Directions:
Show all lines containing "unchanged" from the data below.

Recorded information:
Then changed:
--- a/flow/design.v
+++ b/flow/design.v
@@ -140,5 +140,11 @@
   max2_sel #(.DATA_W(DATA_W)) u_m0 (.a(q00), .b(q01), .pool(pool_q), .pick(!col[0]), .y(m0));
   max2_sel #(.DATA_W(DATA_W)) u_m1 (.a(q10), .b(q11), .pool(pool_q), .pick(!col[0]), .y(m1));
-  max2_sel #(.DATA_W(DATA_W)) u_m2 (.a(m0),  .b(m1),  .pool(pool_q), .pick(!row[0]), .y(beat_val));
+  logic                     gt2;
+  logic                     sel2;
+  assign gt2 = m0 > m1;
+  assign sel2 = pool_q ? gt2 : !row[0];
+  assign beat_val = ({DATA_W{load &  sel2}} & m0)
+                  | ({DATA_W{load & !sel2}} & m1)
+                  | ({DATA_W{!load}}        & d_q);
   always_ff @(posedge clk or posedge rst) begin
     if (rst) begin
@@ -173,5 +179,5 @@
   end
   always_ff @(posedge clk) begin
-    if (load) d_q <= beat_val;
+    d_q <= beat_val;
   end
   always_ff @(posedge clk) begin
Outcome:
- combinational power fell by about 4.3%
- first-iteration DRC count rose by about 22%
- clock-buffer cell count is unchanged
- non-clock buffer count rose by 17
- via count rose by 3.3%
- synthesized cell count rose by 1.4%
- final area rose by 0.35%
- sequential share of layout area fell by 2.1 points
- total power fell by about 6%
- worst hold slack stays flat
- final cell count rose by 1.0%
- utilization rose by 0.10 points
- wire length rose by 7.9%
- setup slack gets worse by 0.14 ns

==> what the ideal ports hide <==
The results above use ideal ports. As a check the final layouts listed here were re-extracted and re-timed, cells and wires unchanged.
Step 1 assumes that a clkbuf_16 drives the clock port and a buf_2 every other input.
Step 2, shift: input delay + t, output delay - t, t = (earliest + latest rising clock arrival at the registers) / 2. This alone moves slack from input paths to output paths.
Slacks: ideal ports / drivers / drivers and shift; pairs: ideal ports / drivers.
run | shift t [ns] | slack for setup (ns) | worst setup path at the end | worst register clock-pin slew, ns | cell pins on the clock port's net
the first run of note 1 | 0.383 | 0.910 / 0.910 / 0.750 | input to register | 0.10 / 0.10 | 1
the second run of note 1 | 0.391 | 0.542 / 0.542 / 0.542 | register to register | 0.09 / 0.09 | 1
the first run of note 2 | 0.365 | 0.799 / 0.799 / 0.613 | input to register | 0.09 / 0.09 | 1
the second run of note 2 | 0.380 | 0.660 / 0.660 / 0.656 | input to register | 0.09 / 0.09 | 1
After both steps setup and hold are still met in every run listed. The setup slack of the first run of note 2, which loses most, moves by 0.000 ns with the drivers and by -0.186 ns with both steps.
From an optimization exercise on the open Yosys and OpenROAD flow, aimed at small area; shortcuts taken in it are not production practice. Only simulation tests tie the RTL to the original design; equivalence was not proved. Power and IR drop assume default switching activity.

File: run.sh
#!/bin/bash
# synth_recipe.tcl (not shown) runs the flow's synth.tcl, then flattens the netlist and writes it again
# the make line also repeats each setting of config.mk as NAME=value (left out here)
make -C /OpenROAD-flow-scripts/flow DESIGN_CONFIG=/design/flow/config.mk WORK_HOME=/design/flow/orfs CLKGATE_MAP_FILE= SYNTH_SCRIPT=/design/flow/synth_recipe.tcl finish
File: config.mk
export PLATFORM = sky130hd
export DESIGN_NAME = invaders_top
export DESIGN_NICKNAME = invaders_top
export VERILOG_FILES = /design/flow/design.v
export SDC_FILE = /design/flow/constraint.sdc
export NUM_CORES = 4
export LEC_CHECK = 0
export CAP_MARGIN = 20
export CORE_MARGIN = 2
export CORE_UTILIZATION = 40
export SLEW_MARGIN = 20
File: constraint.sdc
create_clock -name core_clock -period 8.0 [get_ports {clk}]
set_input_delay 1.6000 -clock core_clock [delete_from_list [all_inputs] [get_ports {clk}]]
set_output_delay 1.6000 -clock core_clock [all_outputs]
set_load 0.01 [all_outputs]
File: design.v
`default_nettype none
package invaders_pkg;
    typedef logic [9:0] coord_t;
    typedef struct packed {
        coord_t x;
        coord_t y;
    } pos_t;
    typedef struct packed {
        logic       game_over;
        logic       game_win;
        logic [1:0] lives;
    } status_t;
    localparam int SCREEN_WIDTH  = 640;
    localparam int SCREEN_HEIGHT = 480;
    localparam int   ALIEN_W         = 16;
    localparam int   ALIEN_H         = 16;
    localparam int   ALIEN_H_SPACING = 60;
    localparam int   ALIEN_V_SPACING = 45;
    localparam pos_t ALIEN_START     = {10'd50, 10'd50};
    localparam int   ALIEN_STEP      = 2;
    localparam int   ALIEN_DROP      = 20;
    localparam int     SHIP_W       = 16;
    localparam int     SHIP_H       = 30;
    localparam coord_t SHIP_Y       = 10'd440;
    localparam coord_t SHIP_START_X = 10'd320;
    localparam int     ROCKET_W     = 7;
    localparam int     ROCKET_H     = 3;
    localparam int     ROCKET_SPEED = 2;
    localparam int     LASER_W      = 7;
    localparam int     LASER_H      = 3;
    localparam int     LASER_SPEED  = 1;
    localparam logic [5:0]  EXPLOSION_TICKS = 6'd35;
    localparam logic [1:0]  START_LIVES     = 2'd3;
    localparam logic [7:0]  POINTS_PER_KILL = 8'd10;
    localparam logic [7:0]  START_PERIOD    = 8'd8;
    localparam logic [15:0] LFSR_SEED       = 16'hACE1;
    localparam logic [2:0] REG_CONTROL    = 3'd0;
    localparam logic [2:0] REG_STATUS     = 3'd1;
    localparam logic [2:0] REG_SCORE      = 3'd2;
    localparam logic [2:0] REG_HIGH_SCORE = 3'd3;
    localparam logic [2:0] REG_SHIP_X     = 3'd4;
    localparam logic [2:0] REG_ALIVE      = 3'd5;
endpackage
`default_nettype wire
`timescale 1ns/1ps
`default_nettype none
import invaders_pkg::*;
module alien_fleet #(
    parameter int ALIEN_COLS = 6,
    parameter int ALIEN_ROWS = 3
) (
    input  wire logic                             clk,
    input  wire logic                             reset,
    input  wire logic                             step,
    input  wire logic                             restart,
    input  wire logic                             kill,
    input  wire logic [4:0]                       kill_index,
    input  wire logic                             period_dec,
    output invaders_pkg::pos_t                    fleet_origin,
    output logic [ALIEN_COLS*ALIEN_ROWS-1:0]      alive,
    output logic                                  bottom_reached
);
    logic                  dir_right;
    logic [7:0]            period;
    logic [7:0]            count;
    logic [ALIEN_COLS-1:0] col_live;
    logic [ALIEN_ROWS-1:0] row_live;
    int                    left_col;
    int                    right_col;
    int                    low_row;
    invaders_pkg::coord_t                left_edge;
    invaders_pkg::coord_t                right_edge;
    invaders_pkg::coord_t                bottom_edge;
    logic                  hit_edge;
    always_comb begin
        col_live = '0;
        row_live = '0;
        for (int r = 0; r < ALIEN_ROWS; r++) begin
            for (int c = 0; c < ALIEN_COLS; c++) begin
                if (alive[r*ALIEN_COLS + c]) begin
                    col_live[c] = 1'b1;
                    row_live[r] = 1'b1;
                end
            end
        end
    end
    always_comb begin
        left_col  = 0;
        right_col = 0;
        low_row   = 0;
        for (int c = ALIEN_COLS - 1; c >= 0; c--) begin
            if (col_live[c]) left_col = c;
        end
        for (int c = 0; c < ALIEN_COLS; c++) begin
            if (col_live[c]) right_col = c;
        end
        for (int r = 0; r < ALIEN_ROWS; r++) begin
            if (row_live[r]) low_row = r;
        end
    end
    assign left_edge   = fleet_origin.x + invaders_pkg::coord_t'(left_col * ALIEN_H_SPACING);
    assign right_edge  = fleet_origin.x + invaders_pkg::coord_t'(right_col * ALIEN_H_SPACING + ALIEN_W);
    assign bottom_edge = fleet_origin.y + invaders_pkg::coord_t'(low_row * ALIEN_V_SPACING + ALIEN_H);
    assign hit_edge = dir_right ? (right_edge + ALIEN_STEP > SCREEN_WIDTH)
                                : (left_edge < ALIEN_STEP);
    assign bottom_reached = (|alive) && (bottom_edge >= SHIP_Y - 50);
    always_ff @(posedge clk or posedge reset) begin
        if (reset) begin
            fleet_origin <= ALIEN_START;
            dir_right    <= 1'b1;
            period       <= START_PERIOD;
            count        <= '0;
            alive        <= '1;
        end else if (restart) begin
            fleet_origin <= ALIEN_START;
            dir_right    <= 1'b1;
            period       <= START_PERIOD;
            count        <= '0;
            alive        <= '1;
        end else if (step) begin
            if (kill) begin
                alive[kill_index] <= 1'b0;
            end
            if (period_dec && period > 8'd1) begin
                period <= period - 8'd1;
            end
            if (count + 8'd1 >= period) begin
                count <= '0;
                if (hit_edge) begin
                    dir_right      <= !dir_right;
                    fleet_origin.y <= fleet_origin.y + invaders_pkg::coord_t'(ALIEN_DROP);
                end else if (dir_right) begin
                    fleet_origin.x <= fleet_origin.x + invaders_pkg::coord_t'(ALIEN_STEP);
                end else begin
                    fleet_origin.x <= fleet_origin.x - invaders_pkg::coord_t'(ALIEN_STEP);
                end
            end else begin
                count <= count + 8'd1;
            end
        end
    end
endmodule
`default_nettype wire
`timescale 1ns/1ps
`default_nettype none
import invaders_pkg::*;
module rocket_unit #(
    parameter int ALIEN_COLS = 6,
    parameter int ALIEN_ROWS = 3
) (
    input  wire logic                             clk,
    input  wire logic                             reset,
    input  wire logic                             step,
    input  wire logic                             restart,
    input  wire logic                             fire,
    input  wire logic                             left,
    input  wire logic                             right,
    input  wire logic                             ship_hit,
    input  wire invaders_pkg::pos_t               fleet_origin,
    input  wire logic [ALIEN_COLS*ALIEN_ROWS-1:0] alive,
    output invaders_pkg::pos_t                    ship_pos,
    output logic                                  kill,
    output logic [4:0]                            kill_index
);
    invaders_pkg::coord_t     ship_x;
    logic [5:0] explode_timer;
    logic       rocket_active;
    invaders_pkg::pos_t       rocket;
    logic       hit;
    assign ship_pos = {ship_x, SHIP_Y};
    always_comb begin
        invaders_pkg::coord_t ax;
        invaders_pkg::coord_t ay;
        hit        = 1'b0;
        kill_index = '0;
        for (int i = ALIEN_COLS*ALIEN_ROWS - 1; i >= 0; i--) begin
            ax = fleet_origin.x + invaders_pkg::coord_t'((i % ALIEN_COLS) * ALIEN_H_SPACING);
            ay = fleet_origin.y + invaders_pkg::coord_t'((i / ALIEN_COLS) * ALIEN_V_SPACING);
            if (alive[i] && rocket.x < ax + ALIEN_W && rocket.x + ROCKET_W > ax
                    && rocket.y < ay + ALIEN_H && rocket.y + ROCKET_H > ay) begin
                hit        = 1'b1;
                kill_index = 5'(i);
            end
        end
    end
    assign kill = step && rocket_active && hit;
    always_ff @(posedge clk or posedge reset) begin
        if (reset) begin
            ship_x        <= SHIP_START_X;
            explode_timer <= '0;
            rocket_active <= 1'b0;
            rocket        <= '0;
        end else if (restart) begin
            ship_x        <= SHIP_START_X;
            explode_timer <= '0;
            rocket_active <= 1'b0;
            rocket        <= '0;
        end else if (step) begin
            if (right) begin
                if (ship_x < SCREEN_WIDTH - SHIP_W - 1) ship_x <= ship_x + 1'b1;
            end else if (left && ship_x > 1) begin
                ship_x <= ship_x - 1'b1;
            end
            if (ship_hit) begin
                explode_timer <= EXPLOSION_TICKS;
            end else if (explode_timer != '0) begin
                explode_timer <= explode_timer - 1'b1;
            end
            if (kill) begin
                rocket_active <= 1'b0;
            end else if (rocket_active) begin
                if (rocket.y < ROCKET_SPEED) begin
                    rocket_active <= 1'b0;
                end else begin
                    rocket.y <= rocket.y - invaders_pkg::coord_t'(ROCKET_SPEED);
                end
            end else if (fire && explode_timer == '0) begin
                rocket_active <= 1'b1;
                rocket.x      <= ship_x + invaders_pkg::coord_t'((SHIP_W - ROCKET_W) / 2);
                rocket.y      <= SHIP_Y - invaders_pkg::coord_t'(ROCKET_H);
            end
        end
    end
endmodule
`default_nettype wire
`timescale 1ns/1ps
`default_nettype none
import invaders_pkg::*;
module alien_laser #(
    parameter int ALIEN_COLS = 6,
    parameter int ALIEN_ROWS = 3
) (
    input  wire logic                             clk,
    input  wire logic                             reset,
    input  wire logic                             step,
    input  wire logic                             restart,
    input  wire invaders_pkg::pos_t               fleet_origin,
    input  wire logic [ALIEN_COLS*ALIEN_ROWS-1:0] alive,
    input  wire invaders_pkg::pos_t               ship_pos,
    output logic                                  ship_hit
);
    localparam int CW = $clog2(ALIEN_COLS + 1);
    localparam int RW = $clog2(ALIEN_ROWS + 1);
    logic [15:0]   lfsr;
    logic          laser_active;
    invaders_pkg::pos_t          laser;
    logic [CW-1:0] scan_col;
    logic [RW-1:0] scan_row;
    logic          can_shoot;
    invaders_pkg::coord_t        shoot_x;
    invaders_pkg::coord_t        shoot_y;
    logic          overlap;
    always_ff @(posedge clk or posedge reset) begin
        if (reset) begin
            lfsr <= LFSR_SEED;
        end else if (restart) begin
            lfsr <= LFSR_SEED;
        end else begin
            lfsr <= {lfsr[14:0], lfsr[15] ^ lfsr[13] ^ lfsr[12] ^ lfsr[10]};
        end
    end
    always_comb begin
        can_shoot = alive[int'(scan_row) * ALIEN_COLS + int'(scan_col)];
        for (int r = 0; r < ALIEN_ROWS; r++) begin
            if (r > int'(scan_row) && alive[r*ALIEN_COLS + int'(scan_col)]) begin
                can_shoot = 1'b0;
            end
        end
    end
    assign shoot_x = fleet_origin.x
                   + invaders_pkg::coord_t'(int'(scan_col) * ALIEN_H_SPACING + (ALIEN_W - LASER_W) / 2);
    assign shoot_y = fleet_origin.y + invaders_pkg::coord_t'(int'(scan_row) * ALIEN_V_SPACING + ALIEN_H);
    assign overlap = laser.x < ship_pos.x + SHIP_W && laser.x + LASER_W > ship_pos.x
                  && laser.y < ship_pos.y + SHIP_H && laser.y + LASER_H > ship_pos.y;
    assign ship_hit = step && laser_active && overlap;
    always_ff @(posedge clk or posedge reset) begin
        if (reset) begin
            laser_active <= 1'b0;
            laser        <= '0;
            scan_col     <= '0;
            scan_row     <= '0;
        end else if (restart) begin
            laser_active <= 1'b0;
            laser        <= '0;
            scan_col     <= '0;
            scan_row     <= '0;
        end else if (step) begin
            if (ship_hit) begin
                laser_active <= 1'b0;
            end else if (laser_active) begin
                if (laser.y + LASER_H >= SCREEN_HEIGHT) begin
                    laser_active <= 1'b0;
                end else begin
                    laser.y <= laser.y + invaders_pkg::coord_t'(LASER_SPEED);
                end
            end else begin
                if (can_shoot && lfsr[0]) begin
                    laser_active <= 1'b1;
                    laser        <= {shoot_x, shoot_y};
                end
                if (scan_col == CW'(ALIEN_COLS - 1)) begin
                    scan_col <= '0;
                    scan_row <= (scan_row == RW'(ALIEN_ROWS - 1)) ? '0 : scan_row + 1'b1;
                end else begin
                    scan_col <= scan_col + 1'b1;
                end
            end
        end
    end
endmodule
`default_nettype wire
`timescale 1ns/1ps
`default_nettype none
import invaders_pkg::*;
module game_status #(
    parameter int ALIEN_COLS = 6,
    parameter int ALIEN_ROWS = 3
) (
    input  wire logic                             clk,
    input  wire logic                             reset,
    input  wire logic                             step,
    input  wire logic                             restart,
    input  wire logic                             kill,
    input  wire logic                             ship_hit,
    input  wire logic                             bottom_reached,
    input  wire logic [ALIEN_COLS*ALIEN_ROWS-1:0] alive,
    output invaders_pkg::status_t                 status,
    output logic [7:0]                            score,
    output logic [7:0]                            high_score,
    output logic                                  period_dec
);
    logic [1:0] kill_count;
    assign period_dec = step && kill && kill_count == 2'd2;
    always_ff @(posedge clk or posedge reset) begin
        if (reset) begin
            status     <= {1'b0, 1'b0, START_LIVES};
            score      <= '0;
            high_score <= '0;
            kill_count <= '0;
        end else begin
            if (score > high_score) high_score <= score;
            if (restart) begin
                status     <= {1'b0, 1'b0, START_LIVES};
                score      <= '0;
                kill_count <= '0;
            end else begin
                if (step && kill) begin
                    score      <= score + POINTS_PER_KILL;
                    kill_count <= (kill_count == 2'd2) ? 2'd0 : kill_count + 2'd1;
                end
                if (step && ship_hit && status.lives != 2'd0) begin
                    status.lives <= status.lives - 2'd1;
                end
                if (status.lives == 2'd0 || bottom_reached) status.game_over <= 1'b1;
                if (alive == '0) status.game_win <= 1'b1;
            end
        end
    end
endmodule
`default_nettype wire
`timescale 1ns/1ps
`default_nettype none
import invaders_pkg::*;
module invaders_regs #(
    parameter int ALIEN_COLS = 6,
    parameter int ALIEN_ROWS = 3
) (
    input  wire logic                             clk,
    input  wire logic                             reset,
    input  wire logic                             frame_tick,
    input  wire logic                             wb_cyc,
    input  wire logic                             wb_stb,
    input  wire logic                             wb_we,
    input  wire logic [2:0]                       wb_adr,
    input  wire logic [31:0]                      wb_dat_w,
    output logic [31:0]                           wb_dat_r,
    output logic                                  wb_ack,
    input  wire invaders_pkg::status_t            status,
    input  wire logic [7:0]                       score,
    input  wire logic [7:0]                       high_score,
    input  wire invaders_pkg::pos_t               ship_pos,
    input  wire logic [ALIEN_COLS*ALIEN_ROWS-1:0] alive,
    output logic                                  step,
    output logic                                  restart
);
    logic        run;
    logic        req;
    logic [31:0] read_data;
    assign req  = wb_cyc && wb_stb && !wb_ack;
    assign step = frame_tick && run && !status.game_over && !status.game_win;
    always_comb begin
        case (wb_adr)
            REG_CONTROL:    read_data = {31'b0, run};
            REG_STATUS:     read_data = 32'(status);
            REG_SCORE:      read_data = 32'(score);
            REG_HIGH_SCORE: read_data = 32'(high_score);
            REG_SHIP_X:     read_data = 32'(ship_pos.x);
            REG_ALIVE:      read_data = 32'(alive);
            default:        read_data = '0;
        endcase
    end
    always_ff @(posedge clk or posedge reset) begin
        if (reset) begin
            run     <= 1'b0;
            wb_ack  <= 1'b0;
            restart <= 1'b0;
        end else begin
            wb_ack  <= req;
            restart <= 1'b0;
            if (req && wb_we && wb_adr == REG_CONTROL) begin
                run     <= wb_dat_w[0];
                restart <= wb_dat_w[1];
            end
        end
    end
    always_ff @(posedge clk) begin
        if (req) wb_dat_r <= read_data;
    end
endmodule
`default_nettype wire
`timescale 1ns/1ps
`default_nettype none
import invaders_pkg::*;
module invaders_top #(
    parameter int ALIEN_COLS = 6,
    parameter int ALIEN_ROWS = 3
) (
    input  wire logic        clk,
    input  wire logic        reset,
    input  wire logic        frame_tick,
    input  wire logic        fire,
    input  wire logic        left,
    input  wire logic        right,
    input  wire logic        wb_cyc,
    input  wire logic        wb_stb,
    input  wire logic        wb_we,
    input  wire logic [2:0]  wb_adr,
    input  wire logic [31:0] wb_dat_w,
    output logic [31:0]      wb_dat_r,
    output logic             wb_ack
);
    logic                             step;
    logic                             restart;
    invaders_pkg::pos_t                             fleet_origin;
    invaders_pkg::pos_t                             ship_pos;
    logic [ALIEN_COLS*ALIEN_ROWS-1:0] alive;
    logic                             bottom_reached;
    logic                             kill;
    logic [4:0]                       kill_index;
    logic                             ship_hit;
    logic                             fleet_period_dec;
    invaders_pkg::status_t                          status;
    logic [7:0]                       score;
    logic [7:0]                       high_score;
    invaders_regs #(.ALIEN_COLS(ALIEN_COLS), .ALIEN_ROWS(ALIEN_ROWS)) u_regs (
        .clk        (clk),
        .reset      (reset),
        .frame_tick (frame_tick),
        .wb_cyc     (wb_cyc),
        .wb_stb     (wb_stb),
        .wb_we      (wb_we),
        .wb_adr     (wb_adr),
        .wb_dat_w   (wb_dat_w),
        .wb_dat_r   (wb_dat_r),
        .wb_ack     (wb_ack),
        .status     (status),
        .score      (score),
        .high_score (high_score),
        .ship_pos   (ship_pos),
        .alive      (alive),
        .step       (step),
        .restart    (restart)
    );
    alien_fleet #(.ALIEN_COLS(ALIEN_COLS), .ALIEN_ROWS(ALIEN_ROWS)) u_fleet (
        .clk            (clk),
        .reset          (reset),
        .step           (step),
        .restart        (restart),
        .kill           (kill),
        .kill_index     (kill_index),
        .period_dec     (fleet_period_dec),
        .fleet_origin   (fleet_origin),
        .alive          (alive),
        .bottom_reached (bottom_reached)
    );
    rocket_unit #(.ALIEN_COLS(ALIEN_COLS), .ALIEN_ROWS(ALIEN_ROWS)) u_rocket (
        .clk          (clk),
        .reset        (reset),
        .step         (step),
        .restart      (restart),
        .fire         (fire),
        .left         (left),
        .right        (right),
        .ship_hit     (ship_hit),
        .fleet_origin (fleet_origin),
        .alive        (alive),
        .ship_pos     (ship_pos),
        .kill         (kill),
        .kill_index   (kill_index)
    );
    alien_laser #(.ALIEN_COLS(ALIEN_COLS), .ALIEN_ROWS(ALIEN_ROWS)) u_laser (
        .clk          (clk),
        .reset        (reset),
        .step         (step),
        .restart      (restart),
        .fleet_origin (fleet_origin),
        .alive        (alive),
        .ship_pos     (ship_pos),
        .ship_hit     (ship_hit)
    );
    game_status #(.ALIEN_COLS(ALIEN_COLS), .ALIEN_ROWS(ALIEN_ROWS)) u_status (
        .clk            (clk),
        .reset          (reset),
        .step           (step),
        .restart        (restart),
        .kill           (kill),
        .ship_hit       (ship_hit),
        .bottom_reached (bottom_reached),
        .alive          (alive),
        .status         (status),
        .score          (score),
        .high_score     (high_score),
        .period_dec     (fleet_period_dec)
    );
endmodule
`default_nettype wire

Your response:
- clock-buffer cell count is unchanged
The results above use ideal ports. As a check the final layouts listed here were re-extracted and re-timed, cells and wires unchanged.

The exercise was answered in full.